Pipilotti Rist - Keynote Lecture - Sip My Ocean



If standing in line to enter Pipilloti Rist's keynote lecture was an indication of how the exhibition Sip My Ocean was going to unfold it was bound to be a blockbuster. I had been looking forward to this exhibition I had fronted up to at the MCA in March, some eight months early.

Rist, a Swiss artist born in 1962, was originally named Elizabeth, however changed to Pipilotti inspired by, yes Pipillotti Longstocking. Living and working in Zurich Rist lives and breathes her practice. She enters the room with her trademark glasses and is elegantly poised and dressed simply and beautifully in pink with her hair tied back. The audience, predominantly women, is in ore, one would say starstruck. 

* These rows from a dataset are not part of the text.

`config.mk`:
```
export PLATFORM = sky130hd
export DESIGN_NAME = alu_secuencial
export DESIGN_NICKNAME = d
export VERILOG_FILES = /design/src/rtl/alu_pkg.sv /design/src/rtl/alu_mult_seq.sv /design/src/rtl/alu_secuencial.sv
export SDC_FILE = /design/constraint.sdc
export NUM_CORES = 1
export LEC_CHECK = 0
export CORE_ASPECT_RATIO = 0.8
export CORE_MARGIN = 8
export CORE_UTILIZATION = 50
export DETAILED_ROUTE_END_ITERATION = 12
export PLACE_DENSITY_LB_ADDON = 0.2
export SLEW_MARGIN = 20
export SYNTH_ARGS = -nofsm -noshare
export SYNTH_HDL_FRONTEND = slang
export SYNTH_SLANG_ARGS = --single-unit
```
`constraint.sdc`:
```
create_clock -name i_clk -period 4.25 [get_ports i_clk]
set_input_delay 0.425 -clock i_clk [delete_from_list [all_inputs] [get_ports i_clk]]
set_output_delay 0.425 -clock i_clk [all_outputs]
set_load 0.02 [all_outputs]
```
`src/rtl/alu_pkg.sv`:
```
// Shared definitions for the sequential ALU: opcodes, FSM state encoding and
// small decode helpers used by the top level.
// Latency / backpressure: not applicable (declarations only).
package alu_pkg;

  // Opcode map. The low two bits of suma/resta/shift_d/shift_i keep the
  // legacy 2-bit ALU encoding (00 suma, 01 shift_d, 10 resta, 11 shift_i),
  // so existing decoders that look only at bits [1:0] stay valid for those ops.
  typedef enum logic [2:0] {
    OP_SUMA    = 3'b000,
    OP_SHIFT_D = 3'b001,
    OP_RESTA   = 3'b010,
    OP_SHIFT_I = 3'b011,
    OP_MULT    = 3'b100,
    OP_AND     = 3'b101,
    OP_OR      = 3'b110,
    OP_XOR     = 3'b111
  } opcode_t;

  // Legacy 2-bit ALU encoding, kept for reference by older blocks.
  localparam logic [1:0] ALU2_SUMA    = 2'b00;
  localparam logic [1:0] ALU2_SHIFT_D = 2'b01;
  localparam logic [1:0] ALU2_RESTA   = 2'b10;
  localparam logic [1:0] ALU2_SHIFT_I = 2'b11;

  // Control FSM states.
  typedef enum logic [1:0] {
    IDLE = 2'b00,
    CALC = 2'b01,
    FIN  = 2'b10
  } state_t;

  // True for the two single-bit-per-cycle shift operations.
  function automatic logic is_shift(input opcode_t op);
    return (op == OP_SHIFT_D) || (op == OP_SHIFT_I);
  endfunction

  // True for operations that finish without any iteration.
  function automatic logic is_single_cycle(input opcode_t op);
    return (op == OP_SUMA) || (op == OP_RESTA) ||
           (op == OP_AND)  || (op == OP_OR)    || (op == OP_XOR);
  endfunction

endpackage

```
`src/rtl/alu_mult_seq.sv`:
```
// Shift-add multiplier datapath, one partial product per step.
// Latency: N steps after load; the parent FSM issues the steps.
// Backpressure: none; it only moves when load/step are asserted.
//
// Ports:
//   clk      clock, rising edge
//   reset    synchronous active-high clear
//   load     capture A (multiplicand) and B (multiplier), clear accumulator
//   step     add multiplicand if multiplier LSB set, then shift both
//   A, B     N-bit unsigned operands
//   product  2N-bit accumulated product (complete after N steps)
module alu_mult_seq #(
  parameter int N = 16
) (
  input  logic           clk,
  input  logic           reset,
  input  logic           load,
  input  logic           step,
  input  logic [N-1:0]   A,
  input  logic [N-1:0]   B,
  output logic [2*N-1:0] product
);

  logic [2*N-1:0] acc;
  logic [2*N-1:0] mcand;   // multiplicand, moves left one place per step
  logic [N-1:0]   mplier;  // multiplier, consumed from the LSB

  always_ff @(posedge clk) begin
    if (reset) begin
      acc    <= '0;
      mcand  <= '0;
      mplier <= '0;
    end else if (load) begin
      acc    <= '0;
      mcand  <= {{N{1'b0}}, A};
      mplier <= B;
    end else if (step) begin
      if (mplier[0]) begin
        acc <= acc + mcand;
      end
      mcand  <= mcand << 1;
      mplier <= mplier >> 1;
    end
  end

  assign product = acc;

endmodule

```
`src/rtl/alu_secuencial.sv`:
```
// Sequential ALU: add/sub/logic in one pass, shifts 1 bit/cycle, shift-add multiply.
// Latency: done pulses iterations+1 cycles after accept (0 / k / N iterations).
// Backpressure: i_start is accepted only while busy is low; ignored otherwise.
//
// Ports:
//   i_clk      clock, rising edge
//   i_reset    synchronous active-high reset, aborts any operation
//   i_a, i_b   N-bit unsigned operands (i_b[W-1:0] is the shift amount)
//   i_control  3-bit opcode (see alu_pkg::opcode_t)
//   i_start    request, accepted when high and busy is low
//   busy       operation in progress (accept+1 through the done cycle)
//   done       one-cycle pulse, q/mayor/cero valid
//   q          registered result
//   mayor      registered carry/borrow/overflow/shift-out flag
//   cero       registered q == 0 flag
module alu_secuencial
  import alu_pkg::*;
#(
  parameter int N = 16
) (
  input  logic         i_clk,
  input  logic         i_reset,
  input  logic [N-1:0] i_a,
  input  logic [N-1:0] i_b,
  input  logic [2:0]   i_control,
  input  logic         i_start,
  output logic         busy,
  output logic         done,
  output logic [N-1:0] q,
  output logic         mayor,
  output logic         cero
);

  localparam int W = $clog2(N);

  state_t         state;
  state_t         state_nxt;
  opcode_t        op_r;
  opcode_t        op_in;
  logic [N-1:0]   a_r;        // operand A; doubles as the shift register
  logic [N-1:0]   b_r;
  logic           sh_out;     // last bit shifted out of a_r
  logic [W:0]     cnt;        // shared iteration counter, holds up to N
  logic [W:0]     cnt_init;
  logic           accept;
  logic           step_en;
  logic           mult_step;
  logic           finish;
  logic [2*N-1:0] product;
  logic [N:0]     sum_ext;
  logic [N:0]     dif_ext;
  logic [N-1:0]   res_q;
  logic           res_m;

  assign op_in     = opcode_t'(i_control);
  assign accept    = i_start && (state == IDLE);
  assign step_en   = (state == CALC) && (cnt != '0);
  assign mult_step = step_en && (op_r == OP_MULT);
  // The last CALC cycle: every iteration has been applied, result is ready.
  assign finish    = (state == CALC) && (cnt == '0);

  // ---------------------------------------------------------------------------
  // FSM: state register
  // ---------------------------------------------------------------------------
  always_ff @(posedge i_clk) begin
    if (i_reset) begin
      state <= IDLE;
    end else begin
      state <= state_nxt;
    end
  end

  // ---------------------------------------------------------------------------
  // FSM: next-state logic
  // ---------------------------------------------------------------------------
  always_comb begin
    state_nxt = state;
    case (state)
      IDLE:    if (accept)      state_nxt = CALC;
      CALC:    if (cnt == '0)   state_nxt = FIN;
      FIN:                      state_nxt = IDLE;
      default:                  state_nxt = IDLE;
    endcase
  end

  // ---------------------------------------------------------------------------
  // FSM: outputs. FIN is the done cycle and still counts as busy, which is
  // what keeps a start request in that cycle from being accepted.
  // ---------------------------------------------------------------------------
  always_comb begin
    busy = (state != IDLE);
    done = (state == FIN);
  end

  // ---------------------------------------------------------------------------
  // Iteration count loaded on accept: 0 for one-pass ops, k for shifts, N for
  // multiply.
  // ---------------------------------------------------------------------------
  always_comb begin
    cnt_init = '0;
    if (is_shift(op_in)) begin
      cnt_init = {1'b0, i_b[W-1:0]};
    end else if (op_in == OP_MULT) begin
      cnt_init = (W+1)'(N);
    end else if (is_single_cycle(op_in)) begin
      cnt_init = '0;
    end
  end

  // ---------------------------------------------------------------------------
  // Operand capture, shifting and counter
  // ---------------------------------------------------------------------------
  always_ff @(posedge i_clk) begin
    if (i_reset) begin
      op_r   <= OP_SUMA;
      a_r    <= '0;
      b_r    <= '0;
      sh_out <= 1'b0;
      cnt    <= '0;
    end else if (accept) begin
      op_r   <= op_in;
      a_r    <= i_a;
      b_r    <= i_b;
      sh_out <= 1'b0;          // a zero-length shift reports no shifted-out bit
      cnt    <= cnt_init;
    end else if (step_en) begin
      cnt <= cnt - (W+1)'(1);
      if (op_r == OP_SHIFT_D) begin
        sh_out <= a_r[0];
        a_r    <= a_r >> 1;
      end else if (op_r == OP_SHIFT_I) begin
        sh_out <= a_r[N-1];
        a_r    <= a_r << 1;
      end
    end
  end

  // ---------------------------------------------------------------------------
  // Multiplier datapath, stepped only while a multiply is iterating.
  // ---------------------------------------------------------------------------
  alu_mult_seq #(
    .N (N)
  ) u_mult (
    .clk     (i_clk),
    .reset   (i_reset),
    .load    (accept),
    .step    (mult_step),
    .A       (i_a),
    .B       (i_b),
    .product (product)
  );

  // ---------------------------------------------------------------------------
  // Result selection from the latched operands / iterated state.
  // The extra top bit of sum_ext is the carry; of dif_ext it is the borrow
  // (set exactly when A < B).
  // ---------------------------------------------------------------------------
  assign sum_ext = {1'b0, a_r} + {1'b0, b_r};
  assign dif_ext = {1'b0, a_r} - {1'b0, b_r};

  always_comb begin
    res_q = '0;
    res_m = 1'b0;
    case (op_r)
      OP_SUMA: begin
        res_q = sum_ext[N-1:0];
        res_m = sum_ext[N];
      end
      OP_RESTA: begin
        res_q = dif_ext[N-1:0];
        res_m = dif_ext[N];
      end
      OP_SHIFT_D, OP_SHIFT_I: begin
        res_q = a_r;
        res_m = sh_out;
      end
      OP_MULT: begin
        res_q = product[N-1:0];
        res_m = |product[2*N-1:N];
      end
      OP_AND:  res_q = a_r & b_r;
      OP_OR:   res_q = a_r | b_r;
      OP_XOR:  res_q = a_r ^ b_r;
      default: begin
        res_q = '0;
        res_m = 1'b0;
      end
    endcase
  end

  // ---------------------------------------------------------------------------
  // Result registers: written only on the CALC->FIN edge so they hold from one
  // done pulse to the next.
  // ---------------------------------------------------------------------------
  always_ff @(posedge i_clk) begin
    if (i_reset) begin
      q     <= '0;
      mayor <= 1'b0;
      cero  <= 1'b1;
    end else if (finish) begin
      q     <= res_q;
      mayor <= res_m;
      cero  <= (res_q == '0);
    end
  end

endmodule

```
---- After elaboration in Yosys (flattened, before gate mapping) ----
Cells that the tools add are included.
storage, ports and cells
  register bits ........................... 141
  output and inout bits ................... 20
  logic and storage cells ................. 75
cells by class
  add/subtract/negate cells ............... 4
  equal/unequal tests ..................... 14
  muxes and demuxes ....................... 19
  bitwise operators ....................... 3
  reductions and logical operators ........ 22
operators with widths
  cell                 number
  $mux 16              8
  $pmux 16 s7          1
  $add 32x32->32       1
  $mux 5               4
  $add 16x16->17       1
  $sub 16x16->17       1
  $and 16x16->16       1
  $logic_not 16->1     1
  $or 16x16->16        1
  $reduce_or 16->1     1
  $xor 16x16->16       1
  $eq 3x3->1 const B   5
  $eq 3x2->1 const B   3
  $reduce_and 2->1     4
  $reduce_bool 2->1    4
  $eq 3x1->1 const B   2
  $logic_not 5->1      1
  $reduce_bool 5->1    1
  $sub 5x1->5 const B  1
  $logic_and 1x1->1    4
  $mux 2               2
  $pmux 1 s4           1
  $pmux 2 s2           1
  $reduce_or 2->1      2
  9 further kinds      10

---- Depth between registers and ports, before layout ----
  depth in word-level cells ............... 5
  depth in mapped cells ................... 14
  mapped depth without buffers ............ 14

---- Modules after synthesis ----
A second synthesis with hierarchy kept.
second synthesis, totals
  cells, all modules ...................... 1380
  area total of the unflattened synthesis .. 10571.4 µm²
modules (own cells, without submodules)
  module          times used  cells each  area each (µm²)  sequential area each (µm²)
  alu_secuencial  1           776         5665.4           1221.2
  alu_mult_seq    1           604         4906.0           1601.5

---- Worst setup path after synthesis ----
Ideal clock, no wire load.
  path kind ............................... flip-flop to flip-flop
  start point ............................. reg a_r[10]
  end point ............................... reg cero
  setup time .............................. 0.059 ns
  data arrival time ....................... 2.953 ns
  data required time ...................... 4.191 ns
  path slack .............................. 1.238 ns
  stages on the path, launching flop included .. 14
  buffers on the path ..................... 1
  clock period less this slack ............ 3.012 ns
  path through ............................ dfxtp_1 -> inv_1 -> ha_1 -> buf_6 -> or4_4 -> a2111oi_4 -> o21ai_2 -> a31oi_1 -> o21bai_1 -> a31oi_1 -> xnor2_1 -> mux4_2 -> nand4b_1 -> nand2_1
on the way
  longest elaborated chain between the ends .. 3
  elaborated cells between the ends (all ways) .. 7
  classes of those cells .................. 2 x add/sub; 1 x mux; 3 x bitwise; 1 x reduce/logical
ends and longest elaborated chain
  element                                 RTL line               RTL
  start, declared                         alu_secuencial.sv:40   logic [N-1:0] a_r;
  start signal, assigned                  alu_secuencial.sv:122  a_r <= i_a;
  start signal, assigned                  alu_secuencial.sv:130  a_r <= a_r >> 1;
  start signal, assigned                  alu_secuencial.sv:133  a_r <= a_r << 1;
  $sub 16x16->17 (tied with other cells)  alu_secuencial.sv:159  assign dif_ext = {1'b0, a_r} - {1'b0, b_r};
  $pmux 16 s7 (*)                         alu_secuencial.sv:164  case (op_r)
  $logic_not 16->1 (*)                    alu_secuencial.sv:203  cero <= (res_q == '0);
  end signal, assigned                    alu_secuencial.sv:203
  end, declared                           alu_secuencial.sv:31   output logic cero
Mark *: on every way between the ends. The rest lies on a longest branch, timed or not.
A chain may end at the register's enable or synchronous reset.

---- Worst setup path in the final report ----
  start point ............................. reg a_r[4]
  end point ............................... reg cero
Same word-level chain as after synthesis.

==> results.toml <==
[power]
max-vdd-ir-drop_mv = 0.236
p_leak_uw = 0.00422
pwr_density_cell_nw_per_um2 = 360

[cells_and_area]
layout_commonest_cell = "nand2_1"
drive_gt1_share_pct = 6.21
diodes = 0
layout_common_cells = "250 x nand2_1, 150 x a21oi_1, 140 x dfxtp_1, 112 x nor2_1, 81 x ha_1"
nets = 1429
syn_to_final_growth_pct = 11.5
multi_input_area_um2 = 6370
finalInstanceArea_um2 = 11100
fill_cells = 1851
seqCellArea_um2 = 2820

[placed_design]
dpl_cell_area_um2 = 10500
dpl.hpwl_um = 21500
place.gp.congestion = 0.970
io_buffers = 57
pre_cts_slack_ns = 0.821

[yosys]
ys_types = 77
synth_fa_ha_area_share_pct = 10.8
synth_top_area_cell = "dfxtp_1"
synth_edf_count = 0
muxShareOfSynthArea_pct = 4.19
avgSynthCellArea_um2 = 7.65
syn_nets = 1418
async_flop_share_pct = 0
synth_area_leaders = "dfxtp_1 28%, ha_1 10%, nand2_1 9.5%"
synth_top_area_share_pct = 28.5
ys_seq_area_share_pct = 28.5
synth_top_family_by_area = "compound AO/OA/AOI/OAI gates"
ys.flop_type = "dfxtp_1"
synth_area_um2 = 9920
yosys.area_share.simple_pct = 21.3
synth-compound-area-share_pct = 23.8
synth_xor_area_share_pct = 3.89
syn_inst = 1296
ys_ff_latch = 141
yosysWarnings = 0

[floorplan]
std_cell_rows = 46
dieArea_um2 = 24600
start_util_pct = 50.5
core_um2 = 19600
fp.dieH_um = 142
io-pin-count = 58
die_width_um = 173

[drt]
drt_pass1_iterations = 7
vias = 9434
wl_per_cell_um = 19.0
via_per_inst = 5.96
ant_nets = 0
first_iter_violations = 1015
wirelength_um = 30100
drc = 0

[worst_setup_path]
required_ns = 4.64
worstSetupPathType = "flop to flop"
cp-end-kind = "flop"
cp_max_fo = 12
startpoint_type = "flop"
arrival_ns = 3.91

[grt]
grt_start_max_net_pins = 94
antenna_found_initial = 0
grt_pass1_wl_um = 48500
grt_pass1_vias = 8700
grtUsageTotal_pct = 24.3
gr-total-overflow = 0

[timing]
fmax_mhz = 284
final_hold_viol_count = 0
rsz0062_at_grt = "no"
finClkSkew_ns = 0.0161
timing.final.crit_share_pct = 82.8
final.min_clock_period_ns = 3.52
maxSlewHeadroom_pct = 30.8
fin_ws_ns = 0.732
tightest_slew_ns = 1.04
setup-tns-final_ns = 0
maxSlewViolCount = 0
whs_ns = 0.456
setup_viol = 0

[clocking]
htree_num_levels = 4
clk_pin_slew_ns = 0.07
hold_buffers = 0
clockBufferDepth = 2
cts_resized = 0
cts_buffers = 17
post-cts-setup-buffers = 0
cts_tree = "done"
insertion_delay_ns = 0.44
root_buffer = "clkbuf_16"
cts_sinks = 141

[worst_hold_path]
hp-class = "flop to flop"

[run_status]
status = "finished clean"

[job]
drv_cap = 0
## sequential cells by signal (all words and copies together), names as in the netlist
| signal | cells |
|---|---|
| q | 16 |
| a_r | 16 |
| b_r | 16 |
| cero | 1 |
| u_mult.product | 32 |
| u_mult.mcand | 32 |
| op_r | 3 |
| mayor | 1 |
| u_mult.mplier | 16 |
| state | 2 |
| sh_out | 1 |
| cnt | 5 |
## critical path, stage by stage, from the launching register on
cell and delay [ns]:
dfxtp_1 0.46, inv_1 0.07, ha_1 0.56, nor3_1 0.11, a2111oi_0 0.46, mux2i_1 0.16
xnor2_1 0.16, mux4_2 0.48, a2111oi_0 0.43, nand4_1 0.21, nor4_4 0.16, nand4b_1 0.11
nand2_1 0.08
## routing by layer
metal,global-route usage [%],vias to the layer above,wire length (um)
li1,-,4582,-
met1,36.1,4423,14900
met2,33.8,394,12000
met3,6.31,35,2760
met4,5.98,0,451
met5,0,-,0
## where the power goes
| group | internal, uW | total [uW] | switching [uW] |
|---|---|---|---|
| clock | 844 | 1530 | 688 |
| sequential | 1400 | 1500 | 94.2 |
| combinational | 373 | 952 | 579 |
## Yosys cell counts (4+ instances only)
cell,number
a21o_1,19
clkbuf_1,55
buf_6,8
a211oi_1,15
nor4_1,9
o21ai_1,15
nand3_1,26
and2_1,7
o21ai_0,39
mux2i_1,13
o21a_1,9
a31oi_1,12
nand3b_1,5
o211ai_1,17
a311oi_1,32
inv_1,62
o21bai_1,8
nor2_1,112
nand4_1,9
mux4_2,10
xor2_1,14
a22oi_1,4
a21oi_1,150
nand2b_1,7
nor2b_1,12
a221oi_1,15
nand2_1,251
xnor2_1,30
nor3_1,21
dfxtp_1,141
or3_1,4
clkbuf_8,6
buf_1,5
ha_1,81
## path summary, 6_finish.rpt
kind,depth (start not counted),start,end,slack (ns)
max reg2reg,12,a_r[4],cero,0.73
max,12,a_r[4],cero,0.73
min,2,q[3],q[3],0.46
min reg2reg,2,q[3],q[3],0.46
## cells by family after synthesis
kind of cell,count (synthesis)
flops,141
fa+ha+maj,84
buf+inv,147
mux,27
compound gates,369
simple gates,484
xor+xnor,44
## through the flow
step / util [%] / std cells / power, uW
6_report: 56.3 / 1584 / 3980
3_5_place_dp: 53.3 / 1552 / 2450
2_1_floorplan: - / 1296 / 2190
5_1_grt: 56.3 / 1584 / 4150
3_3_place_gp: 53.3 / 1552 / 2440
4_1_cts: 56.3 / 1584 / 3970
## layout make-up
| type | instances | area share (%) |
|---|---|---|
| sequential | 141 | 25.5 |
| timing repair buffer | 73 | 6.20 |
| inverter | 66 | 2.37 |
| multi-input combinational | 1008 | 57.6 |
| tap | 264 | 2.99 |
| clock inverter | 14 | 1.31 |
| clock buffer | 18 | 3.97 |
(Power assumes the default switching activity.)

Rist opens the floor while addressing two images of the twenty-five technicians and artists who helped install, names and acknowledges each person individually. She acknowledges their skills and is ever so mindfully grateful. Rist in earlier times was an applied artist who worked in lighting and staging and therefore has a good understanding of production and collaborating with crews of people. Rist learnt that the smaller the crew the more opportunity for trial and error. For Rist, a smaller crew leads to a work more closely aligned to process rather than production.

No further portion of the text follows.